Urine retention - ISC Intermittent self catheterisation

Hi everyone
This is my first post on here but I have found the site helpful. I think most of the time I have been avoiding the cancer issue by staying over on the hystersisters site. The ladies on there have been fab. However, no one seems to be in my situation!

I had a radical hysterectomy on 28 October so I am now 7 weeks post op. I came home with an Indwelling catheter for a week, went back for a TWOC (trial without catheter), could only wee 100 mls and had 800mls in me by the time they recatheterised me. Catheterised for another week… Same again. This time they gave me an Indwelling but without the leg/night bags - I had a flip flow instead which I opened every 4 hours, even through the night. TWOC… Same again! This time another flip flow valve but with night bags so that I could sleep through. At my fourth TWOC at 6 weeks, they showed me how to self catheterise. I had a complete melt down the next day, it was a nightmare. I was flooding the bathroom floor, putting it in the wrong hole… Awful. I’ve got the hang of it physically now and can almost imagine having to do it away from home - but with a mirror and light and (hopefully) very clean, spacious toilet cubicle… Until I have to I am just timing it to be at home. I have to empty at 4 hours, and at midnight and 8am. I’ve been struggling with anxiety this week as I just don’t know how long this will go on for. I’m obsessing about my fluid intake and output and just getting so panicky. I am allowed to drive now so I have been making sure to get out and about a little as I’m sure that 7 weeks at home mostly on my own isn’t helping my mindset!

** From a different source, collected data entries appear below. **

$ cat src/rtl/misr_response_analyzer_if.sv
// Response handshake between the circuit under test and the MISR analyzer.
interface misr_response_analyzer_if #(
  parameter int unsigned IN_W = 2
) ();
  logic            resp_valid;
  logic [IN_W-1:0] resp_data;
  logic            resp_ready;

  modport master (output resp_valid, output resp_data, input resp_ready);
  modport slave  (input resp_valid, input resp_data, output resp_ready);
endinterface
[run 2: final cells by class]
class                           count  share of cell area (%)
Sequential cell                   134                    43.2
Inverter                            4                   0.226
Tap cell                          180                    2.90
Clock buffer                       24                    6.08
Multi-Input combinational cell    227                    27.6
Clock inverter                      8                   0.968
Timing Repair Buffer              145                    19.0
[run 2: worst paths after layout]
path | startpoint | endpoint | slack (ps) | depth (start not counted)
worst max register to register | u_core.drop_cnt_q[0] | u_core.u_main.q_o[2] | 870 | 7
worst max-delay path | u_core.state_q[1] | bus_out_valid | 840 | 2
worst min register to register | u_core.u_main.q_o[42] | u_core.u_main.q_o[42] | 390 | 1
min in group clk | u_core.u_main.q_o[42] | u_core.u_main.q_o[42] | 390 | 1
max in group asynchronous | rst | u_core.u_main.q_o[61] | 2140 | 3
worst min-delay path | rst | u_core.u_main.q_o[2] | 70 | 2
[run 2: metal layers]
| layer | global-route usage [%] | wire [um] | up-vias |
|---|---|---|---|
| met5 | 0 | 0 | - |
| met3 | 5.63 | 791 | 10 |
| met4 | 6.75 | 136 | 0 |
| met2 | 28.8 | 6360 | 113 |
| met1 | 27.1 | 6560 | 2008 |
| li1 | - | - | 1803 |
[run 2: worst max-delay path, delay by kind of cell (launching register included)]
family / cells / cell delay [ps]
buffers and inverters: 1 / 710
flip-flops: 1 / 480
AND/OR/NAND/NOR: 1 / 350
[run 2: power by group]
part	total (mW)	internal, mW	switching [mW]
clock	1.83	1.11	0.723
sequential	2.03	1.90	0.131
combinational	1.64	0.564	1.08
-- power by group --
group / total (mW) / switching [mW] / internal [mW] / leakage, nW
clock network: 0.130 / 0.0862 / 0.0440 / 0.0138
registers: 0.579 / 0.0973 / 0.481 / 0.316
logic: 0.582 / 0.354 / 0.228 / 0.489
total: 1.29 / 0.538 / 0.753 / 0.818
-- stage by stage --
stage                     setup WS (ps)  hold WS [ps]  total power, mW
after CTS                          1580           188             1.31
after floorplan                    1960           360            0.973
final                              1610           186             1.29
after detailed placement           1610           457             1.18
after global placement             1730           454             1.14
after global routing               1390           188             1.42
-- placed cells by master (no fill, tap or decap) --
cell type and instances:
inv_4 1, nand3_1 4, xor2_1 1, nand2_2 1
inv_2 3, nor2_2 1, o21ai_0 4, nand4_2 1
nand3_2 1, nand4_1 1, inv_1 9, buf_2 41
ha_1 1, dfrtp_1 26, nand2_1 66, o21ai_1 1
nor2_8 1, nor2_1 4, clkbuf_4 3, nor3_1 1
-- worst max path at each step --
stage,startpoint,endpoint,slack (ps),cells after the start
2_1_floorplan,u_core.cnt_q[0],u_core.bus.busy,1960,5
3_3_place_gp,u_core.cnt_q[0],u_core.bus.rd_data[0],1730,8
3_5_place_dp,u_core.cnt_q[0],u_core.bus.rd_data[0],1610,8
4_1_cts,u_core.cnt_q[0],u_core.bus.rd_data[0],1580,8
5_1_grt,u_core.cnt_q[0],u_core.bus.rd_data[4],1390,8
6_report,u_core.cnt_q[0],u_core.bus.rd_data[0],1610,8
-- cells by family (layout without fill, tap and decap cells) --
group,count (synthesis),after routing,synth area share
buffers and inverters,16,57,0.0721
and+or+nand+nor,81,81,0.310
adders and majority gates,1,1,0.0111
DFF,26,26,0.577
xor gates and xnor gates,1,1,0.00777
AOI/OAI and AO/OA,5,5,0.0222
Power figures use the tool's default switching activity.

I know it’s only wee and people are going through so much worse but it’s really scaring me. I think I would feel so good and almost back to normal if it wasn’t for this. I am still being supported by the gynae nurses, one of whom specialises in urology, but I’m not actually being seen by anyone in the urology department. Surely they could help? My Drs and nurses just keep saying that it will take time but if I want to be referred to urology I can be, “because I’m worried”. I guess that means they’re not worried?!

Does anyone else have any experience of this? I have found posts on here but they are pretty old I think. Thanks for reading.

Hi Sarah :-)

So sorry to read this. I'm afraid I cannot help but didn't want to read and run so just sending you great big hugs and hoping it all sorts itself out for you very soon.

(((((HUGS)))))

Tivoli
xxxxx

Hi Sarah,

Big big hugs! I can totally understand the anxiety. And it's not just WEEEE! After the RH, I was on the urine catheter and I remembered myself recording the fluid intake and checking the urine output in the wee bag. I was so depressed when my oncologist removed the catheter to let me wee on my own but only tiny droplets trickled down thus I was put back on again. I felt like a total failure and was sobbing miserably outside her clinic holding onto the new catheter (aka 'shopping bag'). But I guess time is what we all need. My oncologist said some patients can take 2 weeks while some can take 3 to 6 months for the bladder function to restore. I know it feel really sucky but you will heal in time. Big hugs!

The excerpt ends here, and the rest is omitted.